[src/rtl/fetch_align_queue_pkg.sv]
// Shared constants for the fetch/align queue and the downstream decode block:
// RVC quadrants, instruction-length decode fields and the defined-illegal parcel.
package fetch_align_queue_pkg;

  localparam logic [1:0]  RVC_Q0         = 2'b00;
  localparam logic [1:0]  RVC_Q1         = 2'b01;
  localparam logic [1:0]  RVC_Q2         = 2'b10;
  localparam logic [1:0]  LEN32_OP       = 2'b11;
  localparam logic [2:0]  LEN48_OP       = 3'b111;
  localparam logic [15:0] ILLEGAL_PARCEL = 16'h0000;

  typedef struct packed {
    logic        valid;
    logic [31:0] instr;
    logic [31:0] pc;
    logic        compressed;
    logic        illegal;
  } instr_slot_t;

  function automatic logic is_wide(input logic [15:0] p);
    return p[1:0] == LEN32_OP;
  endfunction

  // 48-bit and longer encodings are flagged but still consumed as 32-bit.
  function automatic logic is_illegal(input logic [15:0] p0, input logic [15:0] p1);
    if (!is_wide(p0)) return p0 == ILLEGAL_PARCEL;
    return ({p1, p0} == 32'h0) || (p0[4:2] == LEN48_OP);
  endfunction

endpackage

[src/rtl/fetch_align_queue_parcel_fifo.sv]
// DEPTH-entry circular parcel buffer; head/head+1 view includes this cycle's
// push data so a freshly fetched word can be consumed with no extra bubble.
module fetch_align_queue_parcel_fifo #(
  parameter int NPARCEL = 2,
  parameter int DEPTH   = 8,
  parameter int AW      = $clog2(DEPTH),
  parameter int CW      = AW + 1,
  parameter int PNW     = $clog2(NPARCEL + 1)
) (
  input  logic                     gclk,
  input  logic                     grst_n,
  input  logic                     clr,
  input  logic [PNW-1:0]           push_n,
  input  logic [NPARCEL-1:0][15:0] push_data,
  input  logic [1:0]               pop_n,
  output logic [15:0]              head0,
  output logic [15:0]              head1,
  output logic [CW-1:0]            count,
  output logic [CW-1:0]            avail
);

  logic [DEPTH-1:0][15:0] mem;
  logic [AW-1:0]          head, tail;
  logic [1:0][15:0]       view;

  always_ff @(posedge gclk) begin
    if (!clr)
      for (int i = 0; i < NPARCEL; i++)
        if (PNW'(i) < push_n) mem[tail + AW'(i)] <= push_data[i];
  end

  always_ff @(posedge gclk or negedge grst_n) begin
    if (!grst_n) begin
      head  <= '0;
      tail  <= '0;
      count <= '0;
    end else if (clr) begin
      head  <= '0;
      tail  <= '0;
      count <= '0;
    end else begin
      tail  <= tail + AW'(push_n);
      head  <= head + AW'(pop_n);
      count <= count + CW'(push_n) - CW'(pop_n);
    end
  end

  // Slots beyond the stored count come straight from the incoming word.
  always_comb begin
    for (int i = 0; i < 2; i++) begin
      view[i] = mem[head + AW'(i)];
      if (CW'(i) >= count) begin
        view[i] = '0;
        for (int j = 0; j < NPARCEL; j++)
          if (count + CW'(j) == CW'(i)) view[i] = push_data[j];
      end
    end
  end

  assign head0 = view[0];
  assign head1 = view[1];
  assign avail = count + CW'(push_n);

endmodule

[src/rtl/fetch_align_queue.sv]
// Fetch/align buffer: queues fetch-word parcels and presents one aligned
// RV32I/RVC instruction per cycle from a registered skid slot.
module fetch_align_queue
  import fetch_align_queue_pkg::*;
#(
  parameter int          NPARCEL  = 2,
  parameter int          DEPTH    = 8,
  parameter logic [31:0] RESET_PC = 32'h0000_0000
) (
  input  logic                   I_clk,
  input  logic                   I_rst_n,
  input  logic                   I_flush,
  input  logic [31:0]            I_flush_pc,
  input  logic                   I_fetch_valid,
  input  logic [16*NPARCEL-1:0]  I_fetch_data,
  input  logic [31:0]            I_fetch_pc,
  output logic                   O_fetch_ready,
  output logic                   O_instr_valid,
  output logic [31:0]            O_instr,
  output logic [31:0]            O_instr_pc,
  output logic                   O_instr_compressed,
  output logic                   O_illegalflag,
  input  logic                   I_instr_ready
);

  localparam int          AW     = $clog2(DEPTH);
  localparam int          CW     = AW + 1;
  localparam int          PNW    = $clog2(NPARCEL + 1);
  localparam int          SKW    = $clog2(NPARCEL);
  localparam logic [31:0] WBYTES = 32'(2 * NPARCEL);
  localparam logic [31:0] PC0    = RESET_PC & ~32'd1;

  logic [31:0]              exp_addr, next_pc, flush_pc;
  logic [SKW-1:0]           skip;
  instr_slot_t              slot;
  logic [CW-1:0]            count, avail;
  logic [PNW-1:0]           push_n;
  logic [1:0]               pop_n;
  logic [NPARCEL-1:0][15:0] push_data;
  logic [15:0]              head0, head1;
  logic                     push_ok, load_en, wide, can_load;

  assign flush_pc      = I_flush_pc & ~32'd1;
  assign O_fetch_ready = (CW'(DEPTH) - count >= CW'(NPARCEL)) && !I_flush;
  // Stale words are still handshaken, just not pushed.
  assign push_ok       = I_fetch_valid && O_fetch_ready && (I_fetch_pc == exp_addr);
  assign push_n        = push_ok ? PNW'(NPARCEL - int'(skip)) : '0;

  always_comb begin
    for (int i = 0; i < NPARCEL; i++) begin
      push_data[i] = '0;
      for (int j = 0; j < NPARCEL; j++)
        if (j == i + int'(skip)) push_data[i] = I_fetch_data[16*j +: 16];
    end
  end

  assign wide     = is_wide(head0);
  assign can_load = wide ? (avail >= CW'(2)) : (avail >= CW'(1));
  assign load_en  = !slot.valid || I_instr_ready;
  assign pop_n    = (!I_flush && load_en && can_load) ? (wide ? 2'd2 : 2'd1) : 2'd0;

  fetch_align_queue_parcel_fifo #(.NPARCEL(NPARCEL), .DEPTH(DEPTH)) u_fifo (
    .gclk      (I_clk),
    .grst_n    (I_rst_n),
    .clr       (I_flush),
    .push_n    (push_n),
    .push_data (push_data),
    .pop_n     (pop_n),
    .head0     (head0),
    .head1     (head1),
    .count     (count),
    .avail     (avail)
  );

  always_ff @(posedge I_clk or negedge I_rst_n) begin
    if (!I_rst_n) begin
      exp_addr <= RESET_PC & ~(WBYTES - 32'd1);
      skip     <= RESET_PC[SKW:1];
      next_pc  <= PC0;
      slot     <= '0;
      slot.pc  <= PC0;
    end else if (I_flush) begin
      exp_addr   <= flush_pc & ~(WBYTES - 32'd1);
      skip       <= flush_pc[SKW:1];
      next_pc    <= flush_pc;
      slot.valid <= 1'b0;
      slot.pc    <= flush_pc;
    end else begin
      if (push_ok) begin
        exp_addr <= exp_addr + WBYTES;
        skip     <= '0;
      end
      if (load_en) begin
        slot.valid <= can_load;
        if (can_load) begin
          slot.pc         <= next_pc;
          next_pc         <= next_pc + (wide ? 32'd4 : 32'd2);
          slot.instr      <= wide ? {head1, head0} : {16'h0, head0};
          slot.compressed <= !wide;
          slot.illegal    <= is_illegal(head0, head1);
        end
      end
    end
  end

  assign O_instr_valid      = slot.valid;
  assign O_instr            = slot.instr;
  assign O_instr_pc         = slot.pc;
  assign O_instr_compressed = slot.compressed;
  assign O_illegalflag      = slot.illegal;

endmodule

What is needed |
Where does the string "tail" appear in the records above? Return every line that holds it.

Task result |
  logic [AW-1:0]          head, tail;
        if (PNW'(i) < push_n) mem[tail + AW'(i)] <= push_data[i];
      tail  <= '0;
      tail  <= '0;
      tail  <= tail + AW'(push_n);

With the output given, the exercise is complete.